ECLI:NL:CRVB:2004:AR7453
Centrale Raad van Beroep
- Hoger beroep
- Rechtspraak.nl
Hoger beroep tegen wijziging WAO-uitkering en verzoek om schadevergoeding
In deze zaak gaat het om een hoger beroep van appellant tegen de wijziging van zijn WAO-uitkering door de Raad van bestuur van het Uitvoeringsinstituut werknemersverzekeringen (Uwv). Appellant, geboren in 1944, heeft zich in 2000 ziek gemeld vanwege longklachten en ontving vanaf augustus 1996 een uitkering op basis van de Werkloosheidswet.

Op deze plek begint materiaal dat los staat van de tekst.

`config.mk`:
```
export PLATFORM = sky130hd
export DESIGN_NAME = fb_clear_flat
export DESIGN_NICKNAME = d
export VERILOG_FILES = /design/src/design/scope_pkg.sv /design/src/design/pix_wr_if.sv /design/src/design/fb_clear.sv /design/src/flat_wrapper.sv
export SDC_FILE = /design/constraint.sdc
export NUM_CORES = 1
export LEC_CHECK = 0
export BUFFER_PORTS_ARGS = -buffer_cell sky130_fd_sc_hd__buf_2
export CAP_MARGIN = 20
export CORE_MARGIN = 10
export CORE_UTILIZATION = 44
export DETAILED_ROUTE_END_ITERATION = 7
export PLACE_DENSITY = 0.79
export SLEW_MARGIN = 20
export SYNTH_ARGS = -nofsm -noshare
export SYNTH_HDL_FRONTEND = slang
export SYNTH_SLANG_ARGS = --single-unit
```
`constraint.sdc`:
```
create_clock -name clk -period 2.82 [get_ports clk]
set_clock_uncertainty 0.05 [all_clocks]
set_input_delay 0.564 -clock clk [delete_from_list [all_inputs] [get_ports clk]]
set_output_delay 0.564 -clock clk [all_outputs]
set_load 0.005 [all_outputs]
```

De Raad heeft de zaak behandeld op 5 november 2004, waarbij appellant niet aanwezig was, maar gedaagde werd vertegenwoordigd door mr. J.A. Moor. De rechtbank had eerder het beroep van appellant tegen het besluit van gedaagde ongegrond verklaard. Gedaagde had het eerdere besluit niet langer gehandhaafd en een nieuw besluit genomen, dat als besluit 2 werd aangeduid. De Raad oordeelt dat het beroep tegen besluit 2 niet slaagt, omdat de belastbaarheid van appellant niet onjuist is beoordeeld. De Raad heeft geen aanleiding gezien om een medisch onderzoek in te stellen, ondanks de verzoeken van appellant om dit te doen. De Raad heeft wel geoordeeld dat gedaagde moet worden veroordeeld tot vergoeding van de proceskosten van appellant, die zijn begroot op € 966,-. De Raad heeft de eerdere uitspraak van de rechtbank vernietigd en het beroep tegen besluit 1 gegrond verklaard, maar het beroep tegen besluit 2 ongegrond verklaard. Tevens is gedaagde veroordeeld tot vergoeding van de wettelijke rente over de na te betalen uitkering.